• **TASK DETAILS**:
All lines in the records below that hold "changes" are to be shown.

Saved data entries

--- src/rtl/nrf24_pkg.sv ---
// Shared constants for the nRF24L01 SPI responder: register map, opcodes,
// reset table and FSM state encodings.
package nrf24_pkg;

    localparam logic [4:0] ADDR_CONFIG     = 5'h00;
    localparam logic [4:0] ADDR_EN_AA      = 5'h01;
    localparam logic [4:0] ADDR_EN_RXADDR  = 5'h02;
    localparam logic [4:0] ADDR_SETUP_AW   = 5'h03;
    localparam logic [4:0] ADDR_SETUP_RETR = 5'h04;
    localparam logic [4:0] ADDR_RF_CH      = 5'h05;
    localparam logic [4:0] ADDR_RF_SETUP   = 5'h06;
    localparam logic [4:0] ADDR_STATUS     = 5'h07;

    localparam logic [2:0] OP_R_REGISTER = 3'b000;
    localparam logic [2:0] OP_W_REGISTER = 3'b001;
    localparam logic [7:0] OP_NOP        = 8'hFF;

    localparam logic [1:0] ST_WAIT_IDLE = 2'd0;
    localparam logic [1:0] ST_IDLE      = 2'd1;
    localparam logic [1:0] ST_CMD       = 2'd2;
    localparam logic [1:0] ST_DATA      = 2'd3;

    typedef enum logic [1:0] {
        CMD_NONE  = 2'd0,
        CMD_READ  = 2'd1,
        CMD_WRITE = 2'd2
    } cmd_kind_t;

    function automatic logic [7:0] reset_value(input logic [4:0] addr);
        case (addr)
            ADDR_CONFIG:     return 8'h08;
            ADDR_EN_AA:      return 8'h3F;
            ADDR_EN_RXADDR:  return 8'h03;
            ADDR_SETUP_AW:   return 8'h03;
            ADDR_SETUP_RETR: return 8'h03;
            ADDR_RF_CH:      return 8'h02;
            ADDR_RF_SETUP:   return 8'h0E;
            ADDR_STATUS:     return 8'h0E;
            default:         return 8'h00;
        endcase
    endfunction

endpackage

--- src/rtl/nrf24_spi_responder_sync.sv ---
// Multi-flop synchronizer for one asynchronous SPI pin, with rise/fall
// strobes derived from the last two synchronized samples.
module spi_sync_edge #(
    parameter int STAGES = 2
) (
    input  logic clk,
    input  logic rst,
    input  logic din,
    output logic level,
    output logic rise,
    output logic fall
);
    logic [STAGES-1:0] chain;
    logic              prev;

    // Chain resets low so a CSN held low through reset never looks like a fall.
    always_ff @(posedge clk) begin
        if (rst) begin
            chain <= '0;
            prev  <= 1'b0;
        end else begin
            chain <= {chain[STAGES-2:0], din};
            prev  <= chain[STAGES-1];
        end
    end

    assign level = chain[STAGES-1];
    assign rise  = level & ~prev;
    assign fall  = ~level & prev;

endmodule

---

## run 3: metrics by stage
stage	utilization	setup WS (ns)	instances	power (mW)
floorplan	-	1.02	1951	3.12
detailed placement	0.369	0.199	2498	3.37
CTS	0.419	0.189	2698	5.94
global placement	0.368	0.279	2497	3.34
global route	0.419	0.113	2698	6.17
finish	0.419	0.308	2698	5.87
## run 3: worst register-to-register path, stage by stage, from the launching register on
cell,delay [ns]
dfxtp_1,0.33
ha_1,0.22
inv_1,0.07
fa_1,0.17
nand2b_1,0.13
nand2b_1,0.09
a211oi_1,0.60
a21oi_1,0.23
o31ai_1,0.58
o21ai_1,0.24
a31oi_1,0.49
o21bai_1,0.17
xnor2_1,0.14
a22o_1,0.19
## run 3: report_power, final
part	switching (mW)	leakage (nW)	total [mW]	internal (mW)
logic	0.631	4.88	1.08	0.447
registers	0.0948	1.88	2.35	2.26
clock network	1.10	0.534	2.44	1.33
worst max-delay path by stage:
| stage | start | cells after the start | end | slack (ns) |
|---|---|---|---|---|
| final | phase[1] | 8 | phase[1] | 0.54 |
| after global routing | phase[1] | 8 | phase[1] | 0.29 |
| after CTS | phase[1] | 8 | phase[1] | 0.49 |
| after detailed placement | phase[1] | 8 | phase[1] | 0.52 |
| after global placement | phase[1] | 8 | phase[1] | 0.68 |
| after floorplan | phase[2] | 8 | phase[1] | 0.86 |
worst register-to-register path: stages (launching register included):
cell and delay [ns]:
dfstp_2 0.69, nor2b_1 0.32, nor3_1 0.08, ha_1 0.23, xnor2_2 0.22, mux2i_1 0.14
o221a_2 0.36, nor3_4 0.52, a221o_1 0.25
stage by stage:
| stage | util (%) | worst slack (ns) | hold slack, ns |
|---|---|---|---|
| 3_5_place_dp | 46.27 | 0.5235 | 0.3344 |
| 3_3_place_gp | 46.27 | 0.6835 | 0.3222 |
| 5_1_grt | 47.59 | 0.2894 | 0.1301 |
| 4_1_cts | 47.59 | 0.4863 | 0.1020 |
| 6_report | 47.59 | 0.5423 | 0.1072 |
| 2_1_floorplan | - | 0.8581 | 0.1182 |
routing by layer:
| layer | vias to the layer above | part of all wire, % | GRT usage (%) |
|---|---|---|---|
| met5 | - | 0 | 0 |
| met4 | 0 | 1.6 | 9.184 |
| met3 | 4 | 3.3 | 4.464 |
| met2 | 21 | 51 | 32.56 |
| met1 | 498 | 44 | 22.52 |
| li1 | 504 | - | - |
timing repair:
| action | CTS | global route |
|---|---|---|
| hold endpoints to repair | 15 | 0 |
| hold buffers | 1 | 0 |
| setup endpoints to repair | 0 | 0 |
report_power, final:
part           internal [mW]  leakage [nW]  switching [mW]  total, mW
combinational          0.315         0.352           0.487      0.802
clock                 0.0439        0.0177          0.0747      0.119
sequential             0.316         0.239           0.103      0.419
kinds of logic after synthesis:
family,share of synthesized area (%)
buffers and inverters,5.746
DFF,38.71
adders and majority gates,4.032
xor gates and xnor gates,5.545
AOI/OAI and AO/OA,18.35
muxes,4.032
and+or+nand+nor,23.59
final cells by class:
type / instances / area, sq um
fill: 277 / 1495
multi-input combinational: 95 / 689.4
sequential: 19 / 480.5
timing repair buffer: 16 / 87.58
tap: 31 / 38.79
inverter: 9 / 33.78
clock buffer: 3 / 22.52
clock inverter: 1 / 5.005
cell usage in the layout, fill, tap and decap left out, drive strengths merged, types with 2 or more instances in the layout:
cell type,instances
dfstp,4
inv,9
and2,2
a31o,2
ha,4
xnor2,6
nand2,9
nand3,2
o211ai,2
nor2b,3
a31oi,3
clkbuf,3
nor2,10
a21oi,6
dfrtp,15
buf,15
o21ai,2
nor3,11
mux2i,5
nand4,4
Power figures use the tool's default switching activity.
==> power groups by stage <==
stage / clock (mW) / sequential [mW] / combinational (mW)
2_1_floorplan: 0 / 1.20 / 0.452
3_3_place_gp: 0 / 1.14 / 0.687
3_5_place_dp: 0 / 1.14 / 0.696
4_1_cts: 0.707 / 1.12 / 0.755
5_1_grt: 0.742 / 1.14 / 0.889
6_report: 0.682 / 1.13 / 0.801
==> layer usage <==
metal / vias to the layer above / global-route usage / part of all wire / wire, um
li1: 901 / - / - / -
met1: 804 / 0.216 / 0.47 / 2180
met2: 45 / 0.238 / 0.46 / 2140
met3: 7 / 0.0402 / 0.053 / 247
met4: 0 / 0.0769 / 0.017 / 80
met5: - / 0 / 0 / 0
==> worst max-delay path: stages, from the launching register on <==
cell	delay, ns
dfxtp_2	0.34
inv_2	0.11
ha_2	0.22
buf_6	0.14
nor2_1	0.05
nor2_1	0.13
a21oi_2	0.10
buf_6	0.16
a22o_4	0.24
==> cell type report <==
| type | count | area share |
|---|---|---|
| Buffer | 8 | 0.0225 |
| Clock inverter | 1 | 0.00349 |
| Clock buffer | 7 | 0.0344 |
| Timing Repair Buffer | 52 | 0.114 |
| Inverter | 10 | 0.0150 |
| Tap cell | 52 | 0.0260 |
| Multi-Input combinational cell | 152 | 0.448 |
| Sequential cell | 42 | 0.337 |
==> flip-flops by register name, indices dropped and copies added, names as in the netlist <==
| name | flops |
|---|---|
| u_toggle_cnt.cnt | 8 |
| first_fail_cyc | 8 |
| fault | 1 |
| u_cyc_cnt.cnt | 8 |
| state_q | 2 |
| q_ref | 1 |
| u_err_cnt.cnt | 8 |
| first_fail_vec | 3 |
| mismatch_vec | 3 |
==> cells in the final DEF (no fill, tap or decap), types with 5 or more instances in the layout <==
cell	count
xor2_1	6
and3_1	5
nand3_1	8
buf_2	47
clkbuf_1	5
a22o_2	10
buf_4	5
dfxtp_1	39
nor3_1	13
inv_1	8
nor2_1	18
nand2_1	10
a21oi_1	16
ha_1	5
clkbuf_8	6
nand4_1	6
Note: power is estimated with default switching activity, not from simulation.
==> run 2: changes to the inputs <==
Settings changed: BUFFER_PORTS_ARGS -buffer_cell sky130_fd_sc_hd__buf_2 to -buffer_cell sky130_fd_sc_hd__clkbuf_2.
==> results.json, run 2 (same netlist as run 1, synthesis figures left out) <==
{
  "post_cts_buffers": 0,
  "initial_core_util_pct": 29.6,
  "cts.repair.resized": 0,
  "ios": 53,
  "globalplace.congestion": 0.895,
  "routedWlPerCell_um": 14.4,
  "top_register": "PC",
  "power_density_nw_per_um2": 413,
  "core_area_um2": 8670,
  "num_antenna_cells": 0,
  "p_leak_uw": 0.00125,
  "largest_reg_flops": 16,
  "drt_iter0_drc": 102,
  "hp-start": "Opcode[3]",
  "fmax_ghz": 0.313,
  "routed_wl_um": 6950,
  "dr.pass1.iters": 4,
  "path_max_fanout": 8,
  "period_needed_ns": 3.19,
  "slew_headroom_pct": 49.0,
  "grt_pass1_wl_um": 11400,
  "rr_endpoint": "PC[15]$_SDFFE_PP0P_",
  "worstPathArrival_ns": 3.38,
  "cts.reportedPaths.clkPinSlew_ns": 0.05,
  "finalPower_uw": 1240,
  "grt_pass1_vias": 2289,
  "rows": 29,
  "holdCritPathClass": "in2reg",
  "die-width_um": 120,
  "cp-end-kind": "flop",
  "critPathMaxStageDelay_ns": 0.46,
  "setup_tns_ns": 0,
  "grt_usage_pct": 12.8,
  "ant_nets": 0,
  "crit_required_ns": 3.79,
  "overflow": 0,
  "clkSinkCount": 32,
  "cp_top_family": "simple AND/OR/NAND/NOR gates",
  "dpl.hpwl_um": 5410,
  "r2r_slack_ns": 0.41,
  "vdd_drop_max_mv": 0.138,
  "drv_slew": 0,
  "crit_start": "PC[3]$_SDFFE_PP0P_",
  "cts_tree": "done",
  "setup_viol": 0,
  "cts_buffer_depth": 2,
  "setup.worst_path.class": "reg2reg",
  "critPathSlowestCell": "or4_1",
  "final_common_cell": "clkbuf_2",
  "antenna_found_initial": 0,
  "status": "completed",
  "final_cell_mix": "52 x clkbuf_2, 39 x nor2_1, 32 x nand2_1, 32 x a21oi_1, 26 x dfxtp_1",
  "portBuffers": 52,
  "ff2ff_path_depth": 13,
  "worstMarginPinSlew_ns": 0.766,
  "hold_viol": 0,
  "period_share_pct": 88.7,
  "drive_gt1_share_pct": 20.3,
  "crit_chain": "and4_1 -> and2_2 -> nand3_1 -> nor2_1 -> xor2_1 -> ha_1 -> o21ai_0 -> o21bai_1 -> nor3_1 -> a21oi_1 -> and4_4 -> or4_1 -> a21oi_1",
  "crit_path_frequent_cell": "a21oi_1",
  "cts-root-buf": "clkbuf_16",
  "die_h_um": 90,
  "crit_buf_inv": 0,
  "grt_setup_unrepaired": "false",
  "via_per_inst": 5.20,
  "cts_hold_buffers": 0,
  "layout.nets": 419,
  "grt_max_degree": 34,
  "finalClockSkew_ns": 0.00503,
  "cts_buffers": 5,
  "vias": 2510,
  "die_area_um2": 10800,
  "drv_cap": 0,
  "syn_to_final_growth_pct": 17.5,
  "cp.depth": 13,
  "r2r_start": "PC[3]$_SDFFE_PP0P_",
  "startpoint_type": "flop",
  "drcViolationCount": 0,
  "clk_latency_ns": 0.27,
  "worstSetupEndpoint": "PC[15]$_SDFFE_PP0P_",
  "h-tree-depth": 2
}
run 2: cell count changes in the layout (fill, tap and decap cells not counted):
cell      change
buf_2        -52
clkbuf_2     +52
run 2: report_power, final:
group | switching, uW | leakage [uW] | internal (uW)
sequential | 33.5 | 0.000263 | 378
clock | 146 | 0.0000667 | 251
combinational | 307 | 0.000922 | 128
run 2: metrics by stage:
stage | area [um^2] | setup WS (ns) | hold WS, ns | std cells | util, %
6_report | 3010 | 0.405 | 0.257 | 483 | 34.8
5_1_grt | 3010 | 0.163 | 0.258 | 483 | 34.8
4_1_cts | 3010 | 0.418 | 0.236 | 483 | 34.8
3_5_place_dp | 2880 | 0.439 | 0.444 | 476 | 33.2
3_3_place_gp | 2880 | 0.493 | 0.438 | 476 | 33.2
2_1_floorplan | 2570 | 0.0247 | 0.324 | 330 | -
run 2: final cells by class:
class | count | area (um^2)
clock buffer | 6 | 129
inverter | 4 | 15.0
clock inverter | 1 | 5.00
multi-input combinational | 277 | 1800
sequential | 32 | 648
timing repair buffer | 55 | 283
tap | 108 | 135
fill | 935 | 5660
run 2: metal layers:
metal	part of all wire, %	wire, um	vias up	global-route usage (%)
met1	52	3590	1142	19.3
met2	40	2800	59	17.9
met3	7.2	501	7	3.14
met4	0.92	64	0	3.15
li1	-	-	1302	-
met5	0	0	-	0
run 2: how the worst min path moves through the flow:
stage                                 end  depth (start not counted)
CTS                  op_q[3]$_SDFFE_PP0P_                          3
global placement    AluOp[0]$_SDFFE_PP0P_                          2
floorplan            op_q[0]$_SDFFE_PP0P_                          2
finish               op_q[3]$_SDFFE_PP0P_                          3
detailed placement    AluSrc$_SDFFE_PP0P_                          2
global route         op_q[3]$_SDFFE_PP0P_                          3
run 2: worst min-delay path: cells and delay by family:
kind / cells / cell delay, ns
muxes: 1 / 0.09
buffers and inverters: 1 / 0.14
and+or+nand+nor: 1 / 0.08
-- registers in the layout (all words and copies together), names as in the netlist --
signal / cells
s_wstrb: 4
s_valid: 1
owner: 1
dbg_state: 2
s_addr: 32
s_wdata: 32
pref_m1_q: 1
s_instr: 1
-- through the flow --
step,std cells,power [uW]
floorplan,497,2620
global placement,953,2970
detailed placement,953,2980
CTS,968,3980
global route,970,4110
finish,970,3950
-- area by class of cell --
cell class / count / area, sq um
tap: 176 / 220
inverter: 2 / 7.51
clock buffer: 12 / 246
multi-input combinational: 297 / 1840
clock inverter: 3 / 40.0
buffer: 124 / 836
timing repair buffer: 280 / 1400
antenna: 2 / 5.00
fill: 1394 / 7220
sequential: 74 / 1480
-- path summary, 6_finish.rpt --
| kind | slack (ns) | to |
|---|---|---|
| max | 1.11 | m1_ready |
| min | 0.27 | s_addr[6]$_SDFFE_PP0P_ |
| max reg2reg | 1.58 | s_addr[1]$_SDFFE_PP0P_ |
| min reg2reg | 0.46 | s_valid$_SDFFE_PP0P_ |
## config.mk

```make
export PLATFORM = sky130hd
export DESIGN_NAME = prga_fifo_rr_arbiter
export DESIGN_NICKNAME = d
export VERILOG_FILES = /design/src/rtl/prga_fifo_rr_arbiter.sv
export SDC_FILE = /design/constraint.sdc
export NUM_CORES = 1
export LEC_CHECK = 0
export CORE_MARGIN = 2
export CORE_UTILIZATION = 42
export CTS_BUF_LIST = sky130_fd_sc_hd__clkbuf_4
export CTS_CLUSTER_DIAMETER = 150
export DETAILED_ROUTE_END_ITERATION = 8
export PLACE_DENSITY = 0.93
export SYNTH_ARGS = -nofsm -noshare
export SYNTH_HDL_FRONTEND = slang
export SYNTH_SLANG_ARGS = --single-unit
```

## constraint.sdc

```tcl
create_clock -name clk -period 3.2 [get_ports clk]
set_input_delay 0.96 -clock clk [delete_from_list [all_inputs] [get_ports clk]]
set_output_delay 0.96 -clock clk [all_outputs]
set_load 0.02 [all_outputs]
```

• **EXERCISE OUTPUT**:
==> run 2: changes to the inputs <==
run 2: cell count changes in the layout (fill, tap and decap cells not counted):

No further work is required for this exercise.